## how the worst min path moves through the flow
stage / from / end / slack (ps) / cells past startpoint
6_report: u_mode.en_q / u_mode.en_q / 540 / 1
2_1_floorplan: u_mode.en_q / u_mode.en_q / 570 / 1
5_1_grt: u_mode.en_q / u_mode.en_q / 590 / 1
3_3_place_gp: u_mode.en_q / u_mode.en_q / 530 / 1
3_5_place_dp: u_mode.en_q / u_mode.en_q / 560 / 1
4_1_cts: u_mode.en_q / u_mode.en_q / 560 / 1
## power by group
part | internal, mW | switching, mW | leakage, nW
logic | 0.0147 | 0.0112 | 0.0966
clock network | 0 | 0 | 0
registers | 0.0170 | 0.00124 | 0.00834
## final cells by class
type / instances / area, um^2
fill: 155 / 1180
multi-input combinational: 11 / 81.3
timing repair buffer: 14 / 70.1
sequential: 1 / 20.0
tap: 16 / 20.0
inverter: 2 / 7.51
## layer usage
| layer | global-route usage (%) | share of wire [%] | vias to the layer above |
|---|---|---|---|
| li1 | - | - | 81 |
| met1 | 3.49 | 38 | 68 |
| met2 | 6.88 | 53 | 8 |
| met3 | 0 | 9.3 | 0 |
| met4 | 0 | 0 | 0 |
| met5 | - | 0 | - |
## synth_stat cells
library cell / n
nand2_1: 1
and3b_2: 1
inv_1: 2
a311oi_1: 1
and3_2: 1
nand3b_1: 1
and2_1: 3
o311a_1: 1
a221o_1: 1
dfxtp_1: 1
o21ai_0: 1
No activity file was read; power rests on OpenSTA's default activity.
### src/rtl/can_id_filter.sv
module can_id_filter
    import can_filt_pkg::*;
#(
    parameter int BYTE_W    = 8,
    parameter int NUM_BANKS = 2,
    localparam int NREG     = NUM_BANKS * BANK_BYTES,
    localparam int NFILT    = NUM_BANKS * BANK_BYTES,
    localparam int NHALF    = NUM_BANKS * BANK_HALVES,
    localparam int IDX_W    = $clog2(NFILT),
    localparam int ADDR_W   = $clog2(NREG) + 1,
    localparam int ID_W     = BANK_BYTES * BYTE_W
) (
    input  logic              clk,
    input  logic              rst_n,
    input  logic              cfg_we,
    input  logic [ADDR_W-1:0] cfg_addr,
    input  logic [BYTE_W-1:0] cfg_wdata,
    input  logic [1:0]        mode,
    input  logic              id_valid,
    input  logic [ID_W-1:0]   id_bytes,
    input  logic              rxf_clr,
    output logic              accept,
    output logic [NFILT-1:0]  hit_vec,
    output logic [IDX_W-1:0]  hit_idx,
    output logic              rx_full
);

    typedef struct packed {
        logic             accept;
        logic [NFILT-1:0] hits;
        logic [IDX_W-1:0] idx;
        logic             full;
    } res_s;

    res_s res_d, res_q;

    logic [NREG-1:0][BYTE_W-1:0]       code, mask;
    logic [BANK_BYTES-1:0][BYTE_W-1:0] id_arr;
    logic [NUM_BANKS-1:0]              hit_wide;
    logic [NHALF-1:0]                  hit_half;
    logic [NFILT-1:0]                  hit_quarter;
    logic [NFILT-1:0]                  sel_hits;
    logic [IDX_W-1:0]                  low_idx;
    filt_mode_e                        mode_e;

    assign mode_e = filt_mode_e'(mode);

    // Byte 0 of the identifier sits in the most significant bits
    for (genvar k = 0; k < BANK_BYTES; k++) begin : g_id
        assign id_arr[k] = id_bytes[ID_W-1-k*BYTE_W -: BYTE_W];
    end

    can_filt_regs #(
        .BYTE_W   (BYTE_W),
        .NUM_BANKS(NUM_BANKS)
    ) regs_i (
        .clk  (clk),
        .rst_n(rst_n),
        .we   (cfg_we),
        .addr (cfg_addr),
        .wdata(cfg_wdata),
        .code (code),
        .mask (mask)
    );

    for (genvar b = 0; b < NUM_BANKS; b++) begin : g_bank
        can_filt_bank #(
            .BYTE_W(BYTE_W)
        ) bank_i (
            .code       (code[b*BANK_BYTES +: BANK_BYTES]),
            .mask       (mask[b*BANK_BYTES +: BANK_BYTES]),
            .id         (id_arr),
            .hit_wide   (hit_wide[b]),
            .hit_half   (hit_half[b*BANK_HALVES +: BANK_HALVES]),
            .hit_quarter(hit_quarter[b*BANK_BYTES +: BANK_BYTES])
        );
    end

    // Re-partition bank results into filter indices by mode
    always_comb begin
        sel_hits = '0;
        unique case (mode_e)
            FM_WIDE:    sel_hits[NUM_BANKS-1:0] = hit_wide;
            FM_HALF:    sel_hits[NHALF-1:0]     = hit_half;
            FM_QUARTER: sel_hits                = hit_quarter;
            FM_CLOSED:  sel_hits                = '0;
            default:    sel_hits                = '0;
        endcase
    end

    can_filt_prio #(
        .NFILT(NFILT)
    ) prio_i (
        .req(sel_hits),
        .idx(low_idx)
    );

    always_comb begin
        res_d        = res_q;
        res_d.accept = 1'b0;
        if (id_valid) begin
            res_d.hits   = sel_hits;
            res_d.idx    = low_idx;
            res_d.accept = |sel_hits;
        end
        res_d.full = (res_q.full & ~rxf_clr) | res_d.accept;
    end

    always_ff @(posedge clk or negedge rst_n) begin
        if (!rst_n) begin
            res_q <= '0;
        end else begin
            res_q <= res_d;
        end
    end

    assign accept  = res_q.accept;
    assign hit_vec = res_q.hits;
    assign hit_idx = res_q.idx;
    assign rx_full = res_q.full;

endmodule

::::::::::

Repeat every line of the material exactly as given.

## how the worst min path moves through the flow
stage / from / end / slack (ps) / cells past startpoint
6_report: u_mode.en_q / u_mode.en_q / 540 / 1
2_1_floorplan: u_mode.en_q / u_mode.en_q / 570 / 1
5_1_grt: u_mode.en_q / u_mode.en_q / 590 / 1
3_3_place_gp: u_mode.en_q / u_mode.en_q / 530 / 1
3_5_place_dp: u_mode.en_q / u_mode.en_q / 560 / 1
4_1_cts: u_mode.en_q / u_mode.en_q / 560 / 1
## power by group
part | internal, mW | switching, mW | leakage, nW
logic | 0.0147 | 0.0112 | 0.0966
clock network | 0 | 0 | 0
registers | 0.0170 | 0.00124 | 0.00834
## final cells by class
type / instances / area, um^2
fill: 155 / 1180
multi-input combinational: 11 / 81.3
timing repair buffer: 14 / 70.1
sequential: 1 / 20.0
tap: 16 / 20.0
inverter: 2 / 7.51
## layer usage
| layer | global-route usage (%) | share of wire [%] | vias to the layer above |
|---|---|---|---|
| li1 | - | - | 81 |
| met1 | 3.49 | 38 | 68 |
| met2 | 6.88 | 53 | 8 |
| met3 | 0 | 9.3 | 0 |
| met4 | 0 | 0 | 0 |
| met5 | - | 0 | - |
## synth_stat cells
library cell / n
nand2_1: 1
and3b_2: 1
inv_1: 2
a311oi_1: 1
and3_2: 1
nand3b_1: 1
and2_1: 3
o311a_1: 1
a221o_1: 1
dfxtp_1: 1
o21ai_0: 1
No activity file was read; power rests on OpenSTA's default activity.
### src/rtl/can_id_filter.sv
module can_id_filter
    import can_filt_pkg::*;
#(
    parameter int BYTE_W    = 8,
    parameter int NUM_BANKS = 2,
    localparam int NREG     = NUM_BANKS * BANK_BYTES,
    localparam int NFILT    = NUM_BANKS * BANK_BYTES,
    localparam int NHALF    = NUM_BANKS * BANK_HALVES,
    localparam int IDX_W    = $clog2(NFILT),
    localparam int ADDR_W   = $clog2(NREG) + 1,
    localparam int ID_W     = BANK_BYTES * BYTE_W
) (
    input  logic              clk,
    input  logic              rst_n,
    input  logic              cfg_we,
    input  logic [ADDR_W-1:0] cfg_addr,
    input  logic [BYTE_W-1:0] cfg_wdata,
    input  logic [1:0]        mode,
    input  logic              id_valid,
    input  logic [ID_W-1:0]   id_bytes,
    input  logic              rxf_clr,
    output logic              accept,
    output logic [NFILT-1:0]  hit_vec,
    output logic [IDX_W-1:0]  hit_idx,
    output logic              rx_full
);

    typedef struct packed {
        logic             accept;
        logic [NFILT-1:0] hits;
        logic [IDX_W-1:0] idx;
        logic             full;
    } res_s;

    res_s res_d, res_q;

    logic [NREG-1:0][BYTE_W-1:0]       code, mask;
    logic [BANK_BYTES-1:0][BYTE_W-1:0] id_arr;
    logic [NUM_BANKS-1:0]              hit_wide;
    logic [NHALF-1:0]                  hit_half;
    logic [NFILT-1:0]                  hit_quarter;
    logic [NFILT-1:0]                  sel_hits;
    logic [IDX_W-1:0]                  low_idx;
    filt_mode_e                        mode_e;

    assign mode_e = filt_mode_e'(mode);

    // Byte 0 of the identifier sits in the most significant bits
    for (genvar k = 0; k < BANK_BYTES; k++) begin : g_id
        assign id_arr[k] = id_bytes[ID_W-1-k*BYTE_W -: BYTE_W];
    end

    can_filt_regs #(
        .BYTE_W   (BYTE_W),
        .NUM_BANKS(NUM_BANKS)
    ) regs_i (
        .clk  (clk),
        .rst_n(rst_n),
        .we   (cfg_we),
        .addr (cfg_addr),
        .wdata(cfg_wdata),
        .code (code),
        .mask (mask)
    );

    for (genvar b = 0; b < NUM_BANKS; b++) begin : g_bank
        can_filt_bank #(
            .BYTE_W(BYTE_W)
        ) bank_i (
            .code       (code[b*BANK_BYTES +: BANK_BYTES]),
            .mask       (mask[b*BANK_BYTES +: BANK_BYTES]),
            .id         (id_arr),
            .hit_wide   (hit_wide[b]),
            .hit_half   (hit_half[b*BANK_HALVES +: BANK_HALVES]),
            .hit_quarter(hit_quarter[b*BANK_BYTES +: BANK_BYTES])
        );
    end

    // Re-partition bank results into filter indices by mode
    always_comb begin
        sel_hits = '0;
        unique case (mode_e)
            FM_WIDE:    sel_hits[NUM_BANKS-1:0] = hit_wide;
            FM_HALF:    sel_hits[NHALF-1:0]     = hit_half;
            FM_QUARTER: sel_hits                = hit_quarter;
            FM_CLOSED:  sel_hits                = '0;
            default:    sel_hits                = '0;
        endcase
    end

    can_filt_prio #(
        .NFILT(NFILT)
    ) prio_i (
        .req(sel_hits),
        .idx(low_idx)
    );

    always_comb begin
        res_d        = res_q;
        res_d.accept = 1'b0;
        if (id_valid) begin
            res_d.hits   = sel_hits;
            res_d.idx    = low_idx;
            res_d.accept = |sel_hits;
        end
        res_d.full = (res_q.full & ~rxf_clr) | res_d.accept;
    end

    always_ff @(posedge clk or negedge rst_n) begin
        if (!rst_n) begin
            res_q <= '0;
        end else begin
            res_q <= res_d;
        end
    end

    assign accept  = res_q.accept;
    assign hit_vec = res_q.hits;
    assign hit_idx = res_q.idx;
    assign rx_full = res_q.full;

endmodule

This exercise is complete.